O último Decreto diz expressamente que as forças policiais devem recomendar o cumprimento do confinamento, pelo que é apenas aquilo que a Jurisprudência fala de uma “recomendação agravada”, mas “a violação da ordem da autoridade já tem de ser um crime, senão ninguém leva a sério a autoridade, desde que não haja violação da proporcionalidade ou abuso de autoridade”, acrescenta.
Também Paulo Brilhante Santos, sócio da Valadas Coriel & Associados, concorda que a desobediência dos cidadãos a ordens legítimas das autoridades sanitárias e policiais, que obrigam ao confinamento, recolher obrigatório, quarentena e isolamento profilático, são um crime de desobediência.
“Na verdade, o crime de desobediência a ordens legítimas emanadas das autoridades competentes encontra-se já previsto e punido no Código Penal. O que o decreto governamental meramente faz é uma referência a este crime a fim de alertar os cidadãos para as consequências do incumprimento legislativa das ordens das autoridades respeitantes ao confinamento, não estando, pois, a criar nenhum novo tipo de crime”, conclui o advogado.

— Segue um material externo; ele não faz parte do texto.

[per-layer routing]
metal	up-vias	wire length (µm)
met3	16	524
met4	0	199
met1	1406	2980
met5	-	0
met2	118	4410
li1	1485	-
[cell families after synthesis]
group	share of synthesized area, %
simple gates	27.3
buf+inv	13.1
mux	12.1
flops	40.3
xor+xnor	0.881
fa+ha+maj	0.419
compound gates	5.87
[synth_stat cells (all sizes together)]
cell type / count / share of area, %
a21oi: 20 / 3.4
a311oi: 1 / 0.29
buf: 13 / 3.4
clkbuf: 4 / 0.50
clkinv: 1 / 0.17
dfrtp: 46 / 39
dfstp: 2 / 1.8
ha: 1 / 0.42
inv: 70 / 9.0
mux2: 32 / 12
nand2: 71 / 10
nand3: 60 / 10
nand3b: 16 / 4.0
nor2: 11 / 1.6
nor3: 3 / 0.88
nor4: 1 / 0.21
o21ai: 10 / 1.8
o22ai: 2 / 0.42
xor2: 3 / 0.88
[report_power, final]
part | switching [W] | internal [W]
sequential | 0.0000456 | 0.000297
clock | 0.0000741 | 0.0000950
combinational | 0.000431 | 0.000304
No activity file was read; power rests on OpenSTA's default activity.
### src/rtl/hazard_scoreboard.sv
// Scoreboard-based stall/bubble control for the F/D/E boundary of the 5-stage MIPS core.
// Define HAZARD_SB_MD_EN to compile in the HI/LO (mult/div) busy tracker.
module hazardCntLane #(
  parameter int CW = 6
) (
  input  logic          clk,
  input  logic          rst_n,
  input  logic          load,
  input  logic [CW-1:0] loadVal,
  input  logic          clr,
  output logic [CW-1:0] cnt
);
  // A kill clear wins over both a new load and the normal decrement.
  always_ff @(posedge clk or negedge rst_n) begin
    if (!rst_n)          cnt <= '0;
    else if (clr)        cnt <= '0;
    else if (load)       cnt <= loadVal;
    else if (cnt != '0)  cnt <= cnt - 1'b1;
  end
endmodule

module hazard_scoreboard #(
  parameter int AW      = 5,
  parameter int ALU_LAT = 1,
  parameter int LD_LAT  = 2,
  parameter int MUL_LAT = 5,
  parameter int DIV_LAT = 33
) (
  input  logic          clk,
  input  logic          rst_n,
  input  logic          valid_d,
  input  logic [AW-1:0] rs_d,
  input  logic [AW-1:0] rt_d,
  input  logic [1:0]    use_rs_d,
  input  logic [1:0]    use_rt_d,
  input  logic          wr_d,
  input  logic [AW-1:0] dst_d,
  input  logic          ld_d,
  input  logic          md_start_d,
  input  logic          md_div_d,
  input  logic          md_use_d,
  input  logic          kill_i,
  output logic          stall_f,
  output logic          stall_d,
  output logic          flush_e,
  output logic          md_busy
);
  localparam int NREG = 1 << AW;
  localparam int CW   = 6;

  logic [NREG-1:0][CW-1:0] cnt;
  logic [CW-1:0]           loadVal;
  logic                    stall, issue, rsHaz, rtHaz, mdHaz, eKill;
  logic                    eValid, eWr;
  logic [AW-1:0]           eDst;

  // 01: value needed in D, so any pending count blocks; 10: needed in E, a count of 1 forwards from M.
  function automatic logic srcHaz(input logic [1:0] needCls, input logic [CW-1:0] c);
    srcHaz = ((needCls == 2'b01) && (c != '0)) || ((needCls == 2'b10) && (c > CW'(1)));
  endfunction

  assign rsHaz   = srcHaz(use_rs_d, cnt[rs_d]);
  assign rtHaz   = srcHaz(use_rt_d, cnt[rt_d]);
  assign stall   = valid_d & (rsHaz | rtHaz | mdHaz);
  assign issue   = valid_d & ~stall & ~kill_i;
  assign eKill   = kill_i & eValid;
  assign stall_f = stall;
  assign stall_d = stall;
  assign flush_e = stall;
  assign loadVal = ld_d ? CW'(LD_LAT) : CW'(ALU_LAT);

  assign cnt[0] = '0;
  for (genvar r = 1; r < NREG; r++) begin : gLane
    hazardCntLane #(.CW(CW)) uLane (
      .clk     (clk),
      .rst_n   (rst_n),
      .load    (issue & wr_d & (dst_d == AW'(r))),
      .loadVal (loadVal),
      .clr     (eKill & eWr & (eDst == AW'(r))),
      .cnt     (cnt[r])
    );
  end

  always_ff @(posedge clk or negedge rst_n) begin
    if (!rst_n) begin
      eValid <= 1'b0;
      eWr    <= 1'b0;
      eDst   <= '0;
    end else begin
      eValid <= issue;
      eWr    <= issue & wr_d;
      eDst   <= issue ? dst_d : '0;
    end
  end

`ifdef HAZARD_SB_MD_EN
  logic [CW-1:0] mdCnt;
  logic          eMd;

  assign md_busy = (mdCnt != '0);
  assign mdHaz   = (md_start_d | md_use_d) & md_busy;

  always_ff @(posedge clk or negedge rst_n) begin
    if (!rst_n) begin
      mdCnt <= '0;
      eMd   <= 1'b0;
    end else begin
      eMd <= issue & md_start_d;
      if (eKill & eMd)              mdCnt <= '0;
      else if (issue & md_start_d)  mdCnt <= md_div_d ? CW'(DIV_LAT) : CW'(MUL_LAT);
      else if (mdCnt != '0)         mdCnt <= mdCnt - 1'b1;
    end
  end
`else
  logic unusedMd;
  assign unusedMd = ^{md_start_d, md_div_d, md_use_d};
  assign md_busy  = 1'b0;
  assign mdHaz    = 1'b0;
`endif
endmodule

No decreto, o Governo determina ainda que ficam m confinamento obrigatório, em estabelecimento de saúde ou no respetivo domicílio, os doentes com Covid-19 e os infetados com SARS-Cov-2, e os cidadãos relativamente a quem a autoridade de saúde ou outros profissionais de saúde tenham determinado a vigilância ativa.

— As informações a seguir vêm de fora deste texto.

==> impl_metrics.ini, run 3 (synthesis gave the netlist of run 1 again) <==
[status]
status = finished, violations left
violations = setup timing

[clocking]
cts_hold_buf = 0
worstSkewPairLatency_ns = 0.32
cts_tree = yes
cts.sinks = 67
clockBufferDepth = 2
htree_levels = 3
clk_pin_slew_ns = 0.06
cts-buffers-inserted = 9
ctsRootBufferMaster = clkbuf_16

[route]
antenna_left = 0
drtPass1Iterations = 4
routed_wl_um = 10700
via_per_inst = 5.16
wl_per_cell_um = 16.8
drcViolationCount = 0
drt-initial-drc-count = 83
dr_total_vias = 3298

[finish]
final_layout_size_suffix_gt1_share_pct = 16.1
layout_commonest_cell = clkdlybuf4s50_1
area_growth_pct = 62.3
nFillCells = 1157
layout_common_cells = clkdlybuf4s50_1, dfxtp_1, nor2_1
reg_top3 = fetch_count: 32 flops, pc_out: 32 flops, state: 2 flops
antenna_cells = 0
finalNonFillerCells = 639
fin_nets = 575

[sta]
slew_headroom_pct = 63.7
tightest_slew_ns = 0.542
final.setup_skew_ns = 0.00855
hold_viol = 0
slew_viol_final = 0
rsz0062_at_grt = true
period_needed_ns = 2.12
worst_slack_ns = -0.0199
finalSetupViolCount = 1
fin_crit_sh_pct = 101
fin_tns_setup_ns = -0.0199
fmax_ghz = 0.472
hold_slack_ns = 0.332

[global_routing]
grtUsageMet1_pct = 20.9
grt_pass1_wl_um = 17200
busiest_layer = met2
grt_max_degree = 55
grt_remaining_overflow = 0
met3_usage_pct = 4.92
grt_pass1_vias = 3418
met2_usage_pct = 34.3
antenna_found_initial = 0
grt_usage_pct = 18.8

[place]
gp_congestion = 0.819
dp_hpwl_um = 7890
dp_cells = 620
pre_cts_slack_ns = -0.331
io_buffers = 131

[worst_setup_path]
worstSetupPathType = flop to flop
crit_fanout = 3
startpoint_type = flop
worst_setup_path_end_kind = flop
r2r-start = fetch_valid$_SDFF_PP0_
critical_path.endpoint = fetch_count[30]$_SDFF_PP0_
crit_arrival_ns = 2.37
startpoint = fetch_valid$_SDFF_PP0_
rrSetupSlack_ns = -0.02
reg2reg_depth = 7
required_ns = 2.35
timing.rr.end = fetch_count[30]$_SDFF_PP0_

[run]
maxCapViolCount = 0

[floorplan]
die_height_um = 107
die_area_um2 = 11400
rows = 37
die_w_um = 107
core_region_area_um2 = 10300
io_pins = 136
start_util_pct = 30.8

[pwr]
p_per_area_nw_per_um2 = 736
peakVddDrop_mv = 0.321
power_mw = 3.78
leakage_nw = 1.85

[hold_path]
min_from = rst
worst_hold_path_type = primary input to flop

Diz ainda que “a violação da obrigação de confinamento, nos casos previstos no número anterior, constitui crime de desobediência”.
A decisão da Relação de Guimarães surge na sequência da decisão em primeira instância — no Tribunal de Chaves (Vila Real), em que um homem foi condenado, com base daquele decreto, a 120 dias de multa, a taxa diária de 15 euros, por um crime de desobediência, por ter violado o isolamento profilático que tinha sido determinado pela autoridade local de saúde.
O arguido acabou por recorrer para a Relação de Guimarães. A Relação sublinha que a preocupação em conter a propagação do vírus não pode fazer esquecer “o respeito devido pelos fundamentos democráticos da sociedade”, porque “a democracia não poderá ser suspensa”.
A pandemia de Covid-19 já provocou mais de 1,3 milhões de mortos no mundo desde dezembro do ano passado, incluindo cerca de 4 mil em Portugal.